'''

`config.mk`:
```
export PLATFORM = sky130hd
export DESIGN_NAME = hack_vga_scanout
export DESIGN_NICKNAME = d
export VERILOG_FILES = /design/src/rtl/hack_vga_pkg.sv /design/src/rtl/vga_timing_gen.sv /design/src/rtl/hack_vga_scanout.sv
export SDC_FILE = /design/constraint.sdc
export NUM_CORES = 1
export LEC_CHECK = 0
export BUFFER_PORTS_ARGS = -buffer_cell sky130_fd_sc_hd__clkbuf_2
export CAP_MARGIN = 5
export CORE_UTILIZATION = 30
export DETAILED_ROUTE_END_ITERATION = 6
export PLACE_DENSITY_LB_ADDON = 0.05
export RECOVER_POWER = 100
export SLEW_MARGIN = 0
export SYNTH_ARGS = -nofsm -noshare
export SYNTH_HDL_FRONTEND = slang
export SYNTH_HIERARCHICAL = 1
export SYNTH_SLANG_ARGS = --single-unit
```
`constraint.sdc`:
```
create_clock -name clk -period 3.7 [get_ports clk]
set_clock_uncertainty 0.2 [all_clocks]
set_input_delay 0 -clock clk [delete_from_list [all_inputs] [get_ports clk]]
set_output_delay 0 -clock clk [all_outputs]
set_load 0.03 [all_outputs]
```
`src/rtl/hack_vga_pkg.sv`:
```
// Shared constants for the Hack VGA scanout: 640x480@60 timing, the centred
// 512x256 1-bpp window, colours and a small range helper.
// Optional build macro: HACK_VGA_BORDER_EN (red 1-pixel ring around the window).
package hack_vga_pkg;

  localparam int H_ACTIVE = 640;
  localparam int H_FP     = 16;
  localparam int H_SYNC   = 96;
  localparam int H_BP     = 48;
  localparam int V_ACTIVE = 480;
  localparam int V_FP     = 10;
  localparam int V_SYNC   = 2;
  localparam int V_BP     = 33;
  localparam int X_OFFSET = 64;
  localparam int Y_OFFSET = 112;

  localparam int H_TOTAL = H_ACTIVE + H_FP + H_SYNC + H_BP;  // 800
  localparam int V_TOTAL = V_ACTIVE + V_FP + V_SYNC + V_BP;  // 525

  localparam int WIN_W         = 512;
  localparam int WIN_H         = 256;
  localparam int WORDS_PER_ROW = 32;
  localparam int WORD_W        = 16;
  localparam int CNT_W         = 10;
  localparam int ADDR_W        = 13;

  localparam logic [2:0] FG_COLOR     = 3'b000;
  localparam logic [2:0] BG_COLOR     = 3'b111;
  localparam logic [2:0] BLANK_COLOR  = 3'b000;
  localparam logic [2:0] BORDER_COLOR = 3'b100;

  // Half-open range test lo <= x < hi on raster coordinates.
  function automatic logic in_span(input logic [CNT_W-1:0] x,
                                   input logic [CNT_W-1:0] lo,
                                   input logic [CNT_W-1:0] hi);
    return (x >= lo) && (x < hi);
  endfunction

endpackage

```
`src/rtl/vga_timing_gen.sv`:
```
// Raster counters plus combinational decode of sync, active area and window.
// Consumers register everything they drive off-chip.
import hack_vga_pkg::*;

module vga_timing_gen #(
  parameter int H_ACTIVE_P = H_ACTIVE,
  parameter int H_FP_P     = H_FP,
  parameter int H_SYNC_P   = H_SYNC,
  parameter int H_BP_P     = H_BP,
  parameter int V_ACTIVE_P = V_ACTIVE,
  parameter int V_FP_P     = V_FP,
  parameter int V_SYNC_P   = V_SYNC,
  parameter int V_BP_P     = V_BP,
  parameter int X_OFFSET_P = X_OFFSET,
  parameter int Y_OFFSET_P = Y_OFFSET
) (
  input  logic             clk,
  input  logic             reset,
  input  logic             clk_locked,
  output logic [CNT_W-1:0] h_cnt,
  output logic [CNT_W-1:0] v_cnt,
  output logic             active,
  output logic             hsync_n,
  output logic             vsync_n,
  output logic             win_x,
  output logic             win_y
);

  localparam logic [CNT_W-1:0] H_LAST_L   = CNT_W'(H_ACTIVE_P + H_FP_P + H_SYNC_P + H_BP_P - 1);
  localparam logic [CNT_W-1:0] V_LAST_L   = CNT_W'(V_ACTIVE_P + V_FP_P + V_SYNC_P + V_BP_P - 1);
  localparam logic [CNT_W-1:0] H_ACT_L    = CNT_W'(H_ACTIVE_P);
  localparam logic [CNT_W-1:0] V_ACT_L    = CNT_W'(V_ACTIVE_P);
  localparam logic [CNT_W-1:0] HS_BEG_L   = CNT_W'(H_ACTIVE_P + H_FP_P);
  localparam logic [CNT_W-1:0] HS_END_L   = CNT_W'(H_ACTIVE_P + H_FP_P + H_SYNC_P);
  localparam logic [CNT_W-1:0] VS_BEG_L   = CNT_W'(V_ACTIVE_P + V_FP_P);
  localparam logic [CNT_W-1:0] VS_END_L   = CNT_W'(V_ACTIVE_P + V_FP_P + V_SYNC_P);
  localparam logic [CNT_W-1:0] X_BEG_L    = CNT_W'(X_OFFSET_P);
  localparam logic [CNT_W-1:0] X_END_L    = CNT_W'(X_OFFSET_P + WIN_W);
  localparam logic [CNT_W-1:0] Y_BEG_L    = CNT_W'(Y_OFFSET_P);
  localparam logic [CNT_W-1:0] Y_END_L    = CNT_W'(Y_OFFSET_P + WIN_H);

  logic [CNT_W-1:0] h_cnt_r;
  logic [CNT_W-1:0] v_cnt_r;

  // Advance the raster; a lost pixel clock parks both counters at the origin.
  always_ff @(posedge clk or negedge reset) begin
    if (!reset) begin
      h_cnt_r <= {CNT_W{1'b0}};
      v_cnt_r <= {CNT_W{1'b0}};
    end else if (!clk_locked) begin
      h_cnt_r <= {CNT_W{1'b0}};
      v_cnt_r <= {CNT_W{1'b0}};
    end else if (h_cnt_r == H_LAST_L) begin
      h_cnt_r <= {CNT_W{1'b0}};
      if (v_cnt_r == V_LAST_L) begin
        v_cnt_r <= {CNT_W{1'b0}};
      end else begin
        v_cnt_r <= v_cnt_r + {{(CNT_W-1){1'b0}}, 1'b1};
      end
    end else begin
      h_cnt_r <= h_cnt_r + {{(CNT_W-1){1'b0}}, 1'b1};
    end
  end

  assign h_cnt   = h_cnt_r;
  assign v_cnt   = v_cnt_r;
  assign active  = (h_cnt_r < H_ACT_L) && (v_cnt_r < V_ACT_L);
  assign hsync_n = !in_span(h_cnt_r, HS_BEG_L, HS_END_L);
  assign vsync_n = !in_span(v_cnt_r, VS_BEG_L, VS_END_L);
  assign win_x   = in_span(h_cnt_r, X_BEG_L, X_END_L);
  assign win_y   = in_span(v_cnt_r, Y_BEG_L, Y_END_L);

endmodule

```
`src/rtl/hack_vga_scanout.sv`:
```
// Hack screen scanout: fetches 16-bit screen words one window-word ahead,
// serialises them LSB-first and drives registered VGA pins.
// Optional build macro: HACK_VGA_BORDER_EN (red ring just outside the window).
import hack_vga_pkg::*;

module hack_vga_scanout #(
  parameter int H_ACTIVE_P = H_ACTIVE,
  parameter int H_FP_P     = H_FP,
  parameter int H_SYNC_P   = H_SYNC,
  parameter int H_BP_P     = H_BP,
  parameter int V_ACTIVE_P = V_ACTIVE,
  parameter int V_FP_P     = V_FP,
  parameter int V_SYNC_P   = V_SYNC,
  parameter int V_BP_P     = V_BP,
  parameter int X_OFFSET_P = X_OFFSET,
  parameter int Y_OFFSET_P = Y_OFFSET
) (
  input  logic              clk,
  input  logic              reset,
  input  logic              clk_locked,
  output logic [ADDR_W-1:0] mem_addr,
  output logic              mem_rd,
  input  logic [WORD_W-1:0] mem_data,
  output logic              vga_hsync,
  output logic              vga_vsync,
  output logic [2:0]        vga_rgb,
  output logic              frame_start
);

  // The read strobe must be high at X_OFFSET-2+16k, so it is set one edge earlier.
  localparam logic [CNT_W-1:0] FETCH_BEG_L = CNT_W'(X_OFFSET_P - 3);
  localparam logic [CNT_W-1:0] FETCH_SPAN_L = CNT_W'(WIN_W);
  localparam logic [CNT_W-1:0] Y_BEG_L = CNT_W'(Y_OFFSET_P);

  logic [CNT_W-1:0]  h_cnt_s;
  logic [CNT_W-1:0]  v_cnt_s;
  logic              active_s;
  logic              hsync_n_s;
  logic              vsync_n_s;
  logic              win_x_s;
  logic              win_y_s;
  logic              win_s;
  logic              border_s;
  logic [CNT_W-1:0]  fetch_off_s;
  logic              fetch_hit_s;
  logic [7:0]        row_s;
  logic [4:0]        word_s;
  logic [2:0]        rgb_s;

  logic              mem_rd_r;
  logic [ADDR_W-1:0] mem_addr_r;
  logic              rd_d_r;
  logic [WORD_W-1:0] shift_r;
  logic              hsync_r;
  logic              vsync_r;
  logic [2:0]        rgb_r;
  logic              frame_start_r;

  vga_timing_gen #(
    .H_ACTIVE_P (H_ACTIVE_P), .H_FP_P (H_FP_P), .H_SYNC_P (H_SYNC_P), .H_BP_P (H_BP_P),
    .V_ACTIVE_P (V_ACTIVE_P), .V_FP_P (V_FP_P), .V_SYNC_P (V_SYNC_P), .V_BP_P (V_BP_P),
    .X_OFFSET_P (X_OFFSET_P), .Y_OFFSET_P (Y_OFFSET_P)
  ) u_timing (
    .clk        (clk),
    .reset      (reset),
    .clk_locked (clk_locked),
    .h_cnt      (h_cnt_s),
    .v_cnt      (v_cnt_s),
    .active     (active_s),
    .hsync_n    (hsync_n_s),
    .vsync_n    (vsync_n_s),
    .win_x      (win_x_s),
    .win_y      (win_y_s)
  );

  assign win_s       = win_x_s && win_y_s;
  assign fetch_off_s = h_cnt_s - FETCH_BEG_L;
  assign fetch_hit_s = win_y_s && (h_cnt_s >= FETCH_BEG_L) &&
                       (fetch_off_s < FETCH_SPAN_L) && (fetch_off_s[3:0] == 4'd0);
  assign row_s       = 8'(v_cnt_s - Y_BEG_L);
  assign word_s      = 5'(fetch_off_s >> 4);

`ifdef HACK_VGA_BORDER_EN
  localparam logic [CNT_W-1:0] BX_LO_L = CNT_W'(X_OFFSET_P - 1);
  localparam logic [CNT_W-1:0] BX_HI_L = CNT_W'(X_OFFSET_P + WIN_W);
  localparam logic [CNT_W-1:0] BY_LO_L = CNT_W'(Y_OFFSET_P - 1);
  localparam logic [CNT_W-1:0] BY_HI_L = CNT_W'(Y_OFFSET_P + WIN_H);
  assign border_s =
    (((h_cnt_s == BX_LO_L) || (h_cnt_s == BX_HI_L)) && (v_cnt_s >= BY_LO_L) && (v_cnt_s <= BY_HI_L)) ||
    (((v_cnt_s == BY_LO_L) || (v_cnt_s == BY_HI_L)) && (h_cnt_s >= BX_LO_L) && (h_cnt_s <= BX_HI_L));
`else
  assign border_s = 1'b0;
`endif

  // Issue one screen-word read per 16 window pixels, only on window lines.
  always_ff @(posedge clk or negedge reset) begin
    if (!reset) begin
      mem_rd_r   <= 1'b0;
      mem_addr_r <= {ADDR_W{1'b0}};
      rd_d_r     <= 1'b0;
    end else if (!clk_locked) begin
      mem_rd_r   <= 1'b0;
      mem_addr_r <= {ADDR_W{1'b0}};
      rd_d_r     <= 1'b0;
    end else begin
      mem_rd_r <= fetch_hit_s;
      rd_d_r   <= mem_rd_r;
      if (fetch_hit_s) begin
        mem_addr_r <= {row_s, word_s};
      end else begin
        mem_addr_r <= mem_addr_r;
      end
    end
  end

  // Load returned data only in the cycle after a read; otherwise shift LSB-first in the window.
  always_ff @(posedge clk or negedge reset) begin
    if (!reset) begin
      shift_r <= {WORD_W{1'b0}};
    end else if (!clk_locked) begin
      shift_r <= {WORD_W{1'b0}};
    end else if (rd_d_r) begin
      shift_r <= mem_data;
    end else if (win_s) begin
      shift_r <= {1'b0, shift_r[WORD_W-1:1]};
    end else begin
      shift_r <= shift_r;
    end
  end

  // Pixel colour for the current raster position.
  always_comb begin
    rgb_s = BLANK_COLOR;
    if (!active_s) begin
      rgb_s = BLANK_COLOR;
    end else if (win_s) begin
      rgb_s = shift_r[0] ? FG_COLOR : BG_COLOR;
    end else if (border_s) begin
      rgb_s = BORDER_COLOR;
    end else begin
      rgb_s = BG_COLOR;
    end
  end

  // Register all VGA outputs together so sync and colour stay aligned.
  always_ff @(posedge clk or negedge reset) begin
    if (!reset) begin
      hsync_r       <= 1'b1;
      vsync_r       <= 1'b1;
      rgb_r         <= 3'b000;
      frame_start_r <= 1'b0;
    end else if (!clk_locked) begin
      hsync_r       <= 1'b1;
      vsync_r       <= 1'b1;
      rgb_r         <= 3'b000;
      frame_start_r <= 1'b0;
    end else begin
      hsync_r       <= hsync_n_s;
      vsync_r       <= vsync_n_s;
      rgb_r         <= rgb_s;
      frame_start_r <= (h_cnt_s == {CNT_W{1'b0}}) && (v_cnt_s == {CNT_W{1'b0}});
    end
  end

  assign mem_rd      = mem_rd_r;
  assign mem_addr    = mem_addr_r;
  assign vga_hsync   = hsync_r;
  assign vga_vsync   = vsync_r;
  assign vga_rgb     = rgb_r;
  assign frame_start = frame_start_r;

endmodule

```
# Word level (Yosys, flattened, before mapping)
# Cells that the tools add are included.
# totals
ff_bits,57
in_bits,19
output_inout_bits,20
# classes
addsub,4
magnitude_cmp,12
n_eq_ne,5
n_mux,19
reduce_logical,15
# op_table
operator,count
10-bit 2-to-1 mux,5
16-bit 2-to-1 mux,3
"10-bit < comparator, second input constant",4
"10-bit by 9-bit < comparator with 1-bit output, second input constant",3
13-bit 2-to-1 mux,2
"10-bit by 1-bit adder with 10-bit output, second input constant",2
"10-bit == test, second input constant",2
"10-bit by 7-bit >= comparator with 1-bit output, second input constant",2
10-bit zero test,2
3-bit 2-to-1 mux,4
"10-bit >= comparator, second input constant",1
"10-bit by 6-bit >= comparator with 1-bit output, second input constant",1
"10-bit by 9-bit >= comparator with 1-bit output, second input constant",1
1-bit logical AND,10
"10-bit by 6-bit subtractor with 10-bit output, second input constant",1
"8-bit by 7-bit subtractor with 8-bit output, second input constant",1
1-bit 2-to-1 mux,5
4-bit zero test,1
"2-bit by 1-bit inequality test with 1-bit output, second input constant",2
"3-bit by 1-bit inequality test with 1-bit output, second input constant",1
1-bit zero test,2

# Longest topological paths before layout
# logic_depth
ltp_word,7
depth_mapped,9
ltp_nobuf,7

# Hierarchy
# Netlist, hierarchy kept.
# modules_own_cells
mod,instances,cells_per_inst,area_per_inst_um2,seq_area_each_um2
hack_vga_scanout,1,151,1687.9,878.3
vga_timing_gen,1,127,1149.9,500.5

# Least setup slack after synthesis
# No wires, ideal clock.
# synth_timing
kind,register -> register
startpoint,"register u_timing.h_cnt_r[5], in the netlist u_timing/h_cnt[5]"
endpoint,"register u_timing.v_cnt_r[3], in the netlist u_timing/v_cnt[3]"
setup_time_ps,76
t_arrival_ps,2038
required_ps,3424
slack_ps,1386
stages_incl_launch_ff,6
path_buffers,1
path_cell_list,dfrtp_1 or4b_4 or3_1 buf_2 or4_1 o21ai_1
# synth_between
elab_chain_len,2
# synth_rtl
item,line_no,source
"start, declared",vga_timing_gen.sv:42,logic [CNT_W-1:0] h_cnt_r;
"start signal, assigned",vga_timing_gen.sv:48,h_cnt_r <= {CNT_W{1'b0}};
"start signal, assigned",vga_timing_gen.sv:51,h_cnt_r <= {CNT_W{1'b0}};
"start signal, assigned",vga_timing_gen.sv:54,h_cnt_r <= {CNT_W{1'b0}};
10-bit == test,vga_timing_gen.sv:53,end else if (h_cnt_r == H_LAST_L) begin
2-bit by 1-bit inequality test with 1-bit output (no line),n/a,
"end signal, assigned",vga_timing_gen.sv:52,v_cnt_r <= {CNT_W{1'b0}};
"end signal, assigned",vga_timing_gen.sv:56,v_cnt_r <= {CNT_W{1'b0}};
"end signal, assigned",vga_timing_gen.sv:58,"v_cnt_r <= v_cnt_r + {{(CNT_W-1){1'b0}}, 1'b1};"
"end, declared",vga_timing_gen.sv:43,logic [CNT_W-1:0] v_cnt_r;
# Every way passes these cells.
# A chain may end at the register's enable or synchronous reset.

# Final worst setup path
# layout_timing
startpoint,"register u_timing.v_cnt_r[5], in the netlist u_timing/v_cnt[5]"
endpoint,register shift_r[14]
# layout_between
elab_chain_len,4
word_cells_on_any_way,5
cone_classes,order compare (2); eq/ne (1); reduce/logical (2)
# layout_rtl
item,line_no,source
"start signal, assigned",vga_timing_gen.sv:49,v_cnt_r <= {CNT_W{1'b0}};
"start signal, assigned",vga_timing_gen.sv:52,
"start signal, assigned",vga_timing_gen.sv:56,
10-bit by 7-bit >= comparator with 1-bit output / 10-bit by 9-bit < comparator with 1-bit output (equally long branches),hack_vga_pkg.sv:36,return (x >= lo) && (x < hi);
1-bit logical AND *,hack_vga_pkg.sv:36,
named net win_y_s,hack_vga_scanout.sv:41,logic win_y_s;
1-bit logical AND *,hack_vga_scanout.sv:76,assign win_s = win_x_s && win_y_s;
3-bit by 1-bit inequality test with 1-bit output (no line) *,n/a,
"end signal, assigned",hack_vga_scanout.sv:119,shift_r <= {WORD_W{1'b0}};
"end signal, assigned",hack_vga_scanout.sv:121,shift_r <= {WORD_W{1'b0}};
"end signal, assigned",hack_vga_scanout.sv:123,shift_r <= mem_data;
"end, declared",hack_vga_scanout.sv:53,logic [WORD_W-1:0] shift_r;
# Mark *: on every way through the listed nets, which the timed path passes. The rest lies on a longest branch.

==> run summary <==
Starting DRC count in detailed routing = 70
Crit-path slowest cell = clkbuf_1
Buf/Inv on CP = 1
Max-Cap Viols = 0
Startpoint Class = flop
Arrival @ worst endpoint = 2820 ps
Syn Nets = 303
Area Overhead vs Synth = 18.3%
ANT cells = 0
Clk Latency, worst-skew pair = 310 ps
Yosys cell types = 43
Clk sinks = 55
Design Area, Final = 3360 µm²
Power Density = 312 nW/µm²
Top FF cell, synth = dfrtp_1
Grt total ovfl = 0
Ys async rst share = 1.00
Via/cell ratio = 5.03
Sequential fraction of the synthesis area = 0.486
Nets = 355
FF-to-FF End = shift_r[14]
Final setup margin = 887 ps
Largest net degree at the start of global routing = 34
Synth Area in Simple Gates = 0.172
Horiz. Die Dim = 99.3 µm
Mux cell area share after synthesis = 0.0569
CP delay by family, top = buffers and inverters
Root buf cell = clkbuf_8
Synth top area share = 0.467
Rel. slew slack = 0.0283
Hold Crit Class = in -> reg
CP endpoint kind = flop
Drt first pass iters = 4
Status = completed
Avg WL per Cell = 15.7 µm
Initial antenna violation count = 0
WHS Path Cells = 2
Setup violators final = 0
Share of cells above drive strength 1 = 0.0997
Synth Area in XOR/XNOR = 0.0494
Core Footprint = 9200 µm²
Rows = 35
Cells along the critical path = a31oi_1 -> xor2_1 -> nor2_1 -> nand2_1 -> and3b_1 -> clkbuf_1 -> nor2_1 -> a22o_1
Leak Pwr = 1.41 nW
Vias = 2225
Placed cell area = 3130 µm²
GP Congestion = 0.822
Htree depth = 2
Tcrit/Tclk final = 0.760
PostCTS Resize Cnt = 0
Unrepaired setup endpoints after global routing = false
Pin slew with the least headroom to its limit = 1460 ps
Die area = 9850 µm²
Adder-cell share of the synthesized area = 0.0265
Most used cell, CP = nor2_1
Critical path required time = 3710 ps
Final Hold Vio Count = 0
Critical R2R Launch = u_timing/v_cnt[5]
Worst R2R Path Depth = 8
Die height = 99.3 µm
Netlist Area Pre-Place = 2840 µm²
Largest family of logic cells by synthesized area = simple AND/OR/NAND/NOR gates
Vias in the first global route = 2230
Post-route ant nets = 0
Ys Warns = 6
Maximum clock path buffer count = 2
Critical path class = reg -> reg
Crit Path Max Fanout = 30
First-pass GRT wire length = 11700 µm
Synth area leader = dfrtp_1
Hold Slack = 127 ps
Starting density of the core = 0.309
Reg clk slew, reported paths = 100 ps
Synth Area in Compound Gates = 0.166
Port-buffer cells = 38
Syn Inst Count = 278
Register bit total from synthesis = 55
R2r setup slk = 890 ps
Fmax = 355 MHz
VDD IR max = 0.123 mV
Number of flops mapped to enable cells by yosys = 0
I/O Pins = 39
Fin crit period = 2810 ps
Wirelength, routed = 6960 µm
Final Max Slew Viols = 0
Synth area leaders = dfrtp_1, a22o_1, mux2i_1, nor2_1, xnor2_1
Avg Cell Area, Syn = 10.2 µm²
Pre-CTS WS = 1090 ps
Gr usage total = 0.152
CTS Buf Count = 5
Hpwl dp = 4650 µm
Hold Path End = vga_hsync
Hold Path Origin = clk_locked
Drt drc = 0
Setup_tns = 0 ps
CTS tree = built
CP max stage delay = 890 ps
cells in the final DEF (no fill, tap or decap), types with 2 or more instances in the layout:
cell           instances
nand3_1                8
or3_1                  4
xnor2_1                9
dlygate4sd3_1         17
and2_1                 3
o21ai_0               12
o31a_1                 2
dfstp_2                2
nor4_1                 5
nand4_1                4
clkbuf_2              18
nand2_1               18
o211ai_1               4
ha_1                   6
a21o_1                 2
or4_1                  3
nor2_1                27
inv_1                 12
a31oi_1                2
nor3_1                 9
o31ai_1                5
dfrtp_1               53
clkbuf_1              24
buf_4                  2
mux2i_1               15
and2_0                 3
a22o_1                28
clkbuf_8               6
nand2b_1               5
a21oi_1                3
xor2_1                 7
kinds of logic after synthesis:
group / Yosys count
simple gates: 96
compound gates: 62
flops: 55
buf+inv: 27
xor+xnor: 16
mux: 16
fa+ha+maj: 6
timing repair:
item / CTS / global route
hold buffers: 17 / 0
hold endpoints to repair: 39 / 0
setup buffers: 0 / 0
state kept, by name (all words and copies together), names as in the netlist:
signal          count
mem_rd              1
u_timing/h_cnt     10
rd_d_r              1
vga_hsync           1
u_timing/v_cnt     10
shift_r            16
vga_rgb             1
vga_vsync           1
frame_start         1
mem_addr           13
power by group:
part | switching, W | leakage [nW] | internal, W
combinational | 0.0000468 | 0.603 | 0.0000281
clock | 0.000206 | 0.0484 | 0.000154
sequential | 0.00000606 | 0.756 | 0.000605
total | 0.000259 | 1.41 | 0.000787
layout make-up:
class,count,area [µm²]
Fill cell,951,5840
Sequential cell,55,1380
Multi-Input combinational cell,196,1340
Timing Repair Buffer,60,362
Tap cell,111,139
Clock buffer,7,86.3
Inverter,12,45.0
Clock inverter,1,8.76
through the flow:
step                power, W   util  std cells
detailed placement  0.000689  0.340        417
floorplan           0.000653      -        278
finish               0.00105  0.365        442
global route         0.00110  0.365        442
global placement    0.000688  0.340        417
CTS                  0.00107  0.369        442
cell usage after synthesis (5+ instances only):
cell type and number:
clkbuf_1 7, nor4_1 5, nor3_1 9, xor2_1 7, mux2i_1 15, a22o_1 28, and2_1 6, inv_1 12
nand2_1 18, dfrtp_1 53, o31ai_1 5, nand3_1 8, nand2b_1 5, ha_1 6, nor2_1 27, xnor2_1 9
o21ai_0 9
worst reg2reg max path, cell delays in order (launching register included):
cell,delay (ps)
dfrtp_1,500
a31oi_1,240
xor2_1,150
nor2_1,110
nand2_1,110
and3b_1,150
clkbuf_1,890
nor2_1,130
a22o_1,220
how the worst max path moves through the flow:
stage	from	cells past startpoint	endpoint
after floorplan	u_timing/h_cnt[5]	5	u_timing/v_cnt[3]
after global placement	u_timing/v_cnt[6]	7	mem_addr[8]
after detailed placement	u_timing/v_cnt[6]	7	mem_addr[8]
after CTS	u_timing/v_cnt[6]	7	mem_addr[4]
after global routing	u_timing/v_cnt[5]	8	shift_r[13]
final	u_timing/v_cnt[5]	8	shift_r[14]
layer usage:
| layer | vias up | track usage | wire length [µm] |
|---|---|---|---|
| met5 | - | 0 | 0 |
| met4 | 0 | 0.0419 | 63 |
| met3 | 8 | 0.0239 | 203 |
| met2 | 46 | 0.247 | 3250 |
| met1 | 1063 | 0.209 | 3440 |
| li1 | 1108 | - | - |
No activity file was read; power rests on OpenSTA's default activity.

'''
'''

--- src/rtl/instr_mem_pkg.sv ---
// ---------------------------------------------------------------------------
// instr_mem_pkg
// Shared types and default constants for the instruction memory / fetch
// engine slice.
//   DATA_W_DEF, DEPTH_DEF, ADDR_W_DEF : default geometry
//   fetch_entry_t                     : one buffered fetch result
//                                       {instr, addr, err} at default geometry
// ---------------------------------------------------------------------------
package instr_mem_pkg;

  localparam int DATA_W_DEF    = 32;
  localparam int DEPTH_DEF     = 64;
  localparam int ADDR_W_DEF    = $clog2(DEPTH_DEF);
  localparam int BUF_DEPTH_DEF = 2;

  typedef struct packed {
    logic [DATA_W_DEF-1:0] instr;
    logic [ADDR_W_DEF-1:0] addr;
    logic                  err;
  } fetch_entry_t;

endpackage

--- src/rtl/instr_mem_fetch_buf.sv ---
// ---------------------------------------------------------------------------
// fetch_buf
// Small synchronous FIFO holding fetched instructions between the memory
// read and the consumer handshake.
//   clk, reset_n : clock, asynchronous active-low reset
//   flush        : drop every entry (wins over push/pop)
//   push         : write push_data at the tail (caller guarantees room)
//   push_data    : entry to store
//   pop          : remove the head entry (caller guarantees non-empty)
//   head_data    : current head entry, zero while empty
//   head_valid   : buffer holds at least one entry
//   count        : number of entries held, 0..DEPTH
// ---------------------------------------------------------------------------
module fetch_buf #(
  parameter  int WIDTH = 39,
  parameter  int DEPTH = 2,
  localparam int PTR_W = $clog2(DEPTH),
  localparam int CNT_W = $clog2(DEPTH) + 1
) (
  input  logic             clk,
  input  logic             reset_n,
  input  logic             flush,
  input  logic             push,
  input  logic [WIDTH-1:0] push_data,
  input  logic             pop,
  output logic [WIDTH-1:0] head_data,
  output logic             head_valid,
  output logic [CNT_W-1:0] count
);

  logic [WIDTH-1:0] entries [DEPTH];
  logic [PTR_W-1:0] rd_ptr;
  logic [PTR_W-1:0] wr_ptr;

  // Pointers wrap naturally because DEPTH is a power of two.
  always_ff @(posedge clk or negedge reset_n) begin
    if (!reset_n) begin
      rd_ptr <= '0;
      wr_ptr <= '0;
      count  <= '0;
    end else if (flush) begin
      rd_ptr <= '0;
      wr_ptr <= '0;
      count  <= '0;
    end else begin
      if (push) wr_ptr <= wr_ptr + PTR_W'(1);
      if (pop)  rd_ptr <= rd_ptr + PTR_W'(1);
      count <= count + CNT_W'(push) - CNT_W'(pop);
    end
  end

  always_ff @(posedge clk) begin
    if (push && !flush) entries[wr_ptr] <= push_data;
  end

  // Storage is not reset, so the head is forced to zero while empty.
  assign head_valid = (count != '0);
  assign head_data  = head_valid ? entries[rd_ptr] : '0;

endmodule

'''

PROBLEM DESCRIPTION:
Check each line of the records above, and copy those that hold the word "declared".

EXERCISE RESULT:
"start, declared",vga_timing_gen.sv:42,logic [CNT_W-1:0] h_cnt_r;
"end, declared",vga_timing_gen.sv:43,logic [CNT_W-1:0] v_cnt_r;
"end, declared",hack_vga_scanout.sv:53,logic [WORD_W-1:0] shift_r;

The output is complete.